Remember how I said I threw the crackers away? I mentioned the dumpster, but that wasn’t quite accurate. I threw them in our garbage can, with plans to take the garbage out to the dumpster when Addie woke up from her nap.
Only, you know how it is. She woke up, she wanted a snack, I decided to do a little cleaning around the house. One thing led to another and I still hadn’t taken the garbage out a couple hours later. That’s when Addie calmly walked over to the garbage can, opened the lid to throw something away, and spotted the crackers.
“Crackers!” At first she was just excited. But then she saw the look on my face. Without a word, she knew I wasn’t going to let her have them. So she started screaming. “Crackers!!! Craaaaaa-ckers!”
The lesson here is, obviously, take out the garbage right away when there’s something in it your kids aren’t allowed to have. There’s another lesson, too, though.

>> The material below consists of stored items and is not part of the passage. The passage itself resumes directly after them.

===== src/rtl/div_sequencer_pkg.sv =====
// Shared definitions for the RV32M divide sequencer: funct3 encodings,
// FSM state type and operation decode helpers.
package div_sequencer_pkg;

  localparam logic [2:0] FUNCT3_DIV  = 3'b100;
  localparam logic [2:0] FUNCT3_DIVU = 3'b101;
  localparam logic [2:0] FUNCT3_REM  = 3'b110;
  localparam logic [2:0] FUNCT3_REMU = 3'b111;

  typedef enum logic [1:0] {
    IDLE = 2'd0,
    CALC = 2'd1,
    DONE = 2'd2
  } div_state_t;

  // Codes outside the M-extension divide group fall through as DIVU.
  function automatic logic op_is_signed(input logic [2:0] f3);
    return (f3 == FUNCT3_DIV) || (f3 == FUNCT3_REM);
  endfunction

  function automatic logic op_is_rem(input logic [2:0] f3);
    return (f3 == FUNCT3_REM) || (f3 == FUNCT3_REMU);
  endfunction

endpackage


===== src/rtl/div_sequencer_if.sv =====
// Request/response bundle between the execute stage and the divide sequencer.
interface div_sequencer_if #(
  parameter int XLEN = 32
);
  logic            start_i;
  logic [2:0]      funct3_i;
  logic [XLEN-1:0] rs1_i;
  logic [XLEN-1:0] rs2_i;
  logic            kill_i;
  logic            busy_o;
  logic            valid_o;
  logic [XLEN-1:0] result_o;

  modport master (
    output start_i, funct3_i, rs1_i, rs2_i, kill_i,
    input  busy_o, valid_o, result_o
  );

  modport slave (
    input  start_i, funct3_i, rs1_i, rs2_i, kill_i,
    output busy_o, valid_o, result_o
  );
endinterface
<file path="src/rtl/debounce_multi.sv">
// debounce_multi: N-channel counter-based debouncer with a 2-FF synchroniser
// per channel, registered rise/fall pulses and an optional long-press pulse.
//
// Ports:
//   clk  - system clock, all logic on the rising edge
//   rst  - synchronous, active-high reset
//   tick - sample qualifier (tie 1'b1 to count every clock)
//   d    - raw asynchronous inputs, one bit per channel
//   q    - debounced level, registered
//   rise - 1-cycle pulse in the cycle q[i] goes 0->1
//   fall - 1-cycle pulse in the cycle q[i] goes 1->0
//   long - 1-cycle long-press pulse
//
// Build option: define DEBOUNCE_LONGPRESS_EN to include the long-press
// counters. Without it, long is driven constant 0 and LONG_TICKS is unused.
module debounce_multi #(
    parameter int N_CH          = 4,
    parameter int STABLE_CYCLES = 16,
    parameter int LONG_TICKS    = 1000
) (
    input  logic            clk,
    input  logic            rst,
    input  logic            tick,
    input  logic [N_CH-1:0] d,
    output logic [N_CH-1:0] q,
    output logic [N_CH-1:0] rise,
    output logic [N_CH-1:0] fall,
    output logic [N_CH-1:0] long
);

    localparam int CNT_W = $clog2(STABLE_CYCLES + 1);
    localparam logic [CNT_W-1:0] CNT_LAST =
        CNT_W'(STABLE_CYCLES - 1);

    if (STABLE_CYCLES < 1) begin : g_bad_stable
        $error("STABLE_CYCLES must be >= 1");
    end

    if (LONG_TICKS < 1) begin : g_bad_long
        $error("LONG_TICKS must be >= 1");
    end

    logic [N_CH-1:0]  s1;
    logic [N_CH-1:0]  s2;
    logic [CNT_W-1:0] cnt [N_CH];

    // Two-stage synchroniser; only s2 is ever compared.
    always_ff @(posedge clk) begin
        if (rst) begin
            s1 <= '0;
            s2 <= '0;
        end else begin
            s1 <= d;
            s2 <= s1;
        end
    end

    // Stability counter. Any sample that agrees with q restarts the
    // window, so cnt stays below STABLE_CYCLES and never wraps.
    always_ff @(posedge clk) begin
        if (rst) begin
            q    <= '0;
            rise <= '0;
            fall <= '0;
            for (int i = 0; i < N_CH; i++) begin
                cnt[i] <= '0;
            end
        end else begin
            rise <= '0;
            fall <= '0;
            for (int i = 0; i < N_CH; i++) begin
                if (s2[i] == q[i]) begin
                    cnt[i] <= '0;
                end else if (tick) begin
                    if (cnt[i] == CNT_LAST) begin
                        q[i]    <= s2[i];
                        cnt[i]  <= '0;
                        rise[i] <= s2[i];
                        fall[i] <= ~s2[i];
                    end else begin
                        cnt[i] <= cnt[i] + CNT_W'(1);
                    end
                end
            end
        end
    end

`ifdef DEBOUNCE_LONGPRESS_EN
    localparam int LONG_W = $clog2(LONG_TICKS + 1);
    localparam logic [LONG_W-1:0] LONG_MAX =
        LONG_W'(LONG_TICKS);
    localparam logic [LONG_W-1:0] LONG_LAST =
        LONG_W'(LONG_TICKS - 1);

    logic [LONG_W-1:0] lcnt [N_CH];

    // lcnt saturates at LONG_TICKS so a held press fires only once;
    // releasing (q low) re-arms it.
    always_ff @(posedge clk) begin
        if (rst) begin
            long <= '0;
            for (int i = 0; i < N_CH; i++) begin
                lcnt[i] <= '0;
            end
        end else begin
            long <= '0;
            for (int i = 0; i < N_CH; i++) begin
                if (!q[i]) begin
                    lcnt[i] <= '0;
                end else if (tick && lcnt[i] < LONG_MAX) begin
                    lcnt[i] <= lcnt[i] + LONG_W'(1);
                    if (lcnt[i] == LONG_LAST) begin
                        long[i] <= 1'b1;
                    end
                end
            end
        end
    end
`else
    assign long = '0;
`endif

endmodule

</file>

Even today, with the crackers long gone, she occasionally goes over to the garbage can and asks, almost timidly, “Crackers?”

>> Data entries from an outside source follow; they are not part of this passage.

### config.mk
export PLATFORM = sky130hd
export DESIGN_NAME = serial_ck_tx
export DESIGN_NICKNAME = d
export VERILOG_FILES = /design/src/rtl/serial_ck_tx.sv
export SDC_FILE = /design/constraint.sdc
export NUM_CORES = 1
export LEC_CHECK = 0
export BUFFER_PORTS_ARGS = -buffer_cell sky130_fd_sc_hd__buf_2
export CAP_MARGIN = 0
export CORE_ASPECT_RATIO = 2
export CORE_UTILIZATION = 45
export DETAILED_ROUTE_END_ITERATION = 7
export GPL_ROUTABILITY_DRIVEN = 0
export PLACE_DENSITY = 0.73
export SLEW_MARGIN = 20
export SYNTH_ARGS = -nofsm -noshare
export SYNTH_HDL_FRONTEND = slang
export SYNTH_SLANG_ARGS = --single-unit
### constraint.sdc
create_clock -name clk -period 8.6 [get_ports clk]
set_clock_uncertainty 0.15 [all_clocks]
set_input_delay 1.72 -clock clk [delete_from_list [all_inputs] [get_ports clk]]
set_output_delay 1.72 -clock clk [all_outputs]
set_load 0.05 [all_outputs]
### src/rtl/serial_ck_tx.sv
// Multi-lane serial clock/data transmitter: lead, then ncyc sck pulses with MSB-first data per lane.
// Optional receive path (sdi/dout) enabled by defining SERIAL_CK_TX_SDI_EN.
module serial_ck_tx #(
  parameter int   DW       = 32,
  parameter int   N_CH     = 1,
  parameter int   CW       = 32,
  parameter logic P_Y_INIT = 1'b0
) (
  input  logic                 clk,
  input  logic                 rst,
  input  logic                 start,
  input  logic                 y0,
  input  logic [7:0]           ncyc,
  input  logic [CW-1:0]        n0,
  input  logic [CW-1:0]        n1,
  input  logic [CW-1:0]        n2,
  input  logic [N_CH*DW-1:0]   din,
`ifdef SERIAL_CK_TX_SDI_EN
  input  logic [N_CH-1:0]      sdi,
  output logic [N_CH*DW-1:0]   dout,
`endif
  output logic                 sck,
  output logic [N_CH-1:0]      sdo,
  output logic                 busy,
  output logic                 done
);

  typedef enum logic [1:0] {S_IDLE, S_LEAD, S_HI, S_LO} state_t;

  localparam logic [CW-1:0] ONE_CW = CW'(1);
  localparam logic [7:0]    DW_B   = 8'(DW);

  state_t                    r_state;
  logic                      r_sck;
  logic [N_CH-1:0]           r_sdo;
  logic                      r_busy;
  logic                      r_done;
  logic                      r_y0;
  logic [7:0]                r_ncyc;
  logic [CW-1:0]             r_n1;
  logic [CW-1:0]             r_n2;
  logic [CW-1:0]             r_cnt;
  logic [7:0]                r_bit;
  logic [N_CH-1:0][DW-1:0]   r_sh;

  logic [CW-1:0]             w_n0;
  logic [CW-1:0]             w_n1;
  logic [CW-1:0]             w_n2;
  logic [7:0]                w_ncyc;
  logic                      w_exp;
  logic                      w_last;
  logic [N_CH-1:0][DW-1:0]   w_aligned;

  assign w_n0   = (n0 == '0) ? ONE_CW : n0;
  assign w_n1   = (n1 == '0) ? ONE_CW : n1;
  assign w_n2   = (n2 == '0) ? ONE_CW : n2;
  assign w_ncyc = (ncyc == 8'd0) ? 8'd1 : ((ncyc > DW_B) ? DW_B : ncyc);
  assign w_exp  = (r_cnt <= ONE_CW);
  assign w_last = (r_bit == (r_ncyc - 8'd1));

  assign sck  = r_sck;
  assign sdo  = r_sdo;
  assign busy = r_busy;
  assign done = r_done;

  // Left-align each lane so bit ncyc-1 sits at the MSB of the shift register.
  always_comb begin
    w_aligned = '0;
    for (int k = 0; k < N_CH; k++) begin
      w_aligned[k] = din[k*DW +: DW] << (DW_B - w_ncyc);
    end
  end

  // Transfer sequencer: phase timing, sck generation, data shifting and handshake.
  always_ff @(posedge clk) begin
    if (rst) begin
      r_state <= S_IDLE;
      r_sck   <= P_Y_INIT;
      r_sdo   <= '0;
      r_busy  <= 1'b0;
      r_done  <= 1'b0;
      r_y0    <= P_Y_INIT;
      r_ncyc  <= 8'd1;
      r_n1    <= '0;
      r_n2    <= '0;
      r_cnt   <= '0;
      r_bit   <= 8'd0;
      r_sh    <= '0;
    end else begin
      r_done <= 1'b0;
      case (r_state)
        S_IDLE: begin
          r_sck <= y0;
          if (start) begin
            r_y0    <= y0;
            r_ncyc  <= w_ncyc;
            r_n1    <= w_n1;
            r_n2    <= w_n2;
            r_cnt   <= w_n0;
            r_bit   <= 8'd0;
            r_busy  <= 1'b1;
            r_state <= S_LEAD;
            for (int k = 0; k < N_CH; k++) begin
              r_sdo[k] <= w_aligned[k][DW-1];
              r_sh[k]  <= w_aligned[k] << 8'd1;
            end
          end else begin
            r_busy <= 1'b0;
          end
        end
        S_LEAD: begin
          if (w_exp) begin
            r_sck   <= ~r_y0;
            r_cnt   <= r_n1;
            r_state <= S_HI;
          end else begin
            r_cnt <= r_cnt - ONE_CW;
          end
        end
        S_HI: begin
          if (w_exp) begin
            r_sck   <= r_y0;
            r_cnt   <= r_n2;
            r_state <= S_LO;
          end else begin
            r_cnt <= r_cnt - ONE_CW;
          end
        end
        S_LO: begin
          if (w_exp) begin
            if (w_last) begin
              r_state <= S_IDLE;
              r_done  <= 1'b1;
              r_busy  <= 1'b0;
              r_sdo   <= '0;
            end else begin
              // Data only moves on LO->HI so it is stable across each full bit period.
              r_sck   <= ~r_y0;
              r_cnt   <= r_n1;
              r_bit   <= r_bit + 8'd1;
              r_state <= S_HI;
              for (int k = 0; k < N_CH; k++) begin
                r_sdo[k] <= r_sh[k][DW-1];
                r_sh[k]  <= r_sh[k] << 8'd1;
              end
            end
          end else begin
            r_cnt <= r_cnt - ONE_CW;
          end
        end
        default: begin
          r_state <= S_IDLE;
          r_sck   <= P_Y_INIT;
          r_sdo   <= '0;
          r_busy  <= 1'b0;
        end
      endcase
    end
  end

`ifdef SERIAL_CK_TX_SDI_EN
  logic [N_CH-1:0][DW-1:0] r_rx;
  logic [N_CH-1:0][DW-1:0] r_dout;

  assign dout = r_dout;

  // Receive capture: sample sdi at each HI->LO edge, publish on the done cycle.
  always_ff @(posedge clk) begin
    if (rst) begin
      r_rx   <= '0;
      r_dout <= '0;
    end else begin
      if ((r_state == S_IDLE) && start) begin
        r_rx <= '0;
      end else if ((r_state == S_HI) && w_exp) begin
        for (int k = 0; k < N_CH; k++) begin
          r_rx[k] <= (r_rx[k] << 8'd1) | DW'(sdi[k]);
        end
      end
      if ((r_state == S_LO) && w_exp && w_last) begin
        r_dout <= r_rx;
      end
    end
  end
`endif

endmodule

Word level (Yosys, flattened, before mapping):

Cells that the tools add are included.

* flip-flop bits (word level): 151
* input port bits: 140
* output and inout bits: 4
* logic and storage cells: 86

* add/subtract/negate cells: 4
* $lt $le $gt $ge: 2
* equal/unequal tests: 11
* shifts and indexed selects: 1
* mux-type cells: 39
* bitwise operators: 3
* reductions and logical operators: 14

Operators by type and width (number)
* $mux 32: 11
* $pmux 32 s4: 1
* $logic_not 32->1: 3
* $pmux 32 s2: 1
* $mux 8: 5
* $le 32x1->1 const B: 1
* $shl 32x8->32: 1
* $sub 32x1->32 const B: 1
* $pmux 8 s2: 1
* $ne 2x2->1 const B: 6
* $reduce_and 4->1: 3
* $mux 1: 11
* $mux 2: 5
* $add 8x1->8 const B: 1
* $eq 8x8->1: 1
* $gt 8x6->1 const B: 1
* $logic_not 8->1: 1
* $pmux 2 s4: 1
* $sub 6x8->8 const A: 1
* $sub 8x1->8 const B: 1
* $reduce_and 3->1: 2
* $eq 2x2->1 const B: 2
* $pmux 1 s2: 2
* $pmux 1 s4: 1
* 7 further kinds: 10

Logic depth before layout (Yosys ltp):

Gate-level depths: netlist of run 1.

* word-level depth: 7
* gate-level depth with buffers: 16
* depth with buffers taken out: 11

Worst setup path after synthesis of run 1:

OpenSTA, ideal clock, no wires.

* path kind: input -> register
* from: input port ncyc[3]
* to: register r_sh[28] (netlist bit)
* library setup time: 0.091 ns
* data arrival time: 4.778 ns
* setup slack: 3.581 ns
* cell stages on the path: 14
* path buffers: 3
* cells stage by stage: clkbuf_1 or4_1 clkbuf_1 a21oi_1 inv_2 ha_1 clkbuf_1 nor3b_1 xor2_1 nor3_1 nand3_1 o211ai_1 a211oi_1 a311oi_1

* word-level cells in the longest chain between the ends: 7
* elaborated cells on any way between the ends: 8
* classes of those cells: 1 x add/sub; 1 x order compare; 1 x shift; 4 x mux; 1 x reduce/logical

RTL lines
* start, declared: line 13 `input logic [7:0] ncyc,`
* $gt 8x6->1: line 57 `assign w_ncyc = (ncyc == 8'd0) ? 8'd1 : ((ncyc > DW_B) ? DW_B : ncyc);`
* $mux 8: line 57
* $mux 8 (*): line 57
* $sub 6x8->8 (*): line 70 `w_aligned[k] = din[k*DW +: DW] << (DW_B - w_ncyc);`
* $shl 32x8->32 (*): line 70
* $mux 32 (*): line 94 `if (start) begin`
* $pmux 32 s2 (*): line 91 `case (r_state)`
* end signal, assigned by index: line 105 `r_sh[k] <= w_aligned[k] << 8'd1;`
* end signal, assigned by index: line 144 `r_sh[k] <= r_sh[k] << 8'd1;`
* end, declared: line 44 `logic [N_CH-1:0][DW-1:0] r_sh;`

Every way passes the cells marked *; elsewhere a longest branch is shown, timed or not. The select of a mux whose other input is x is not followed.
A chain may end at the register's enable or synchronous reset.

Worst setup path in the final report of run 1:

* from: input port ncyc[2]
* to: register r_sh[26] (netlist bit)

The elaborated chain is that of the path after synthesis.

I don’t think it’s about the food, so much. I don’t even know that she wants to eat them. I think she feels a property interest in those damn crackers. That kindly old homeless lady gave those crackers to Adeline. Who am I to take her property away without her permission? In Adeline’s little toddler mind, I stole those crackers from her and that’s just not right. You guys, I think we’ve just seen that the foundation of a property-rights-based legal system is rooted in our nature as human beings.
Bet you didn’t know things were going to get that deep.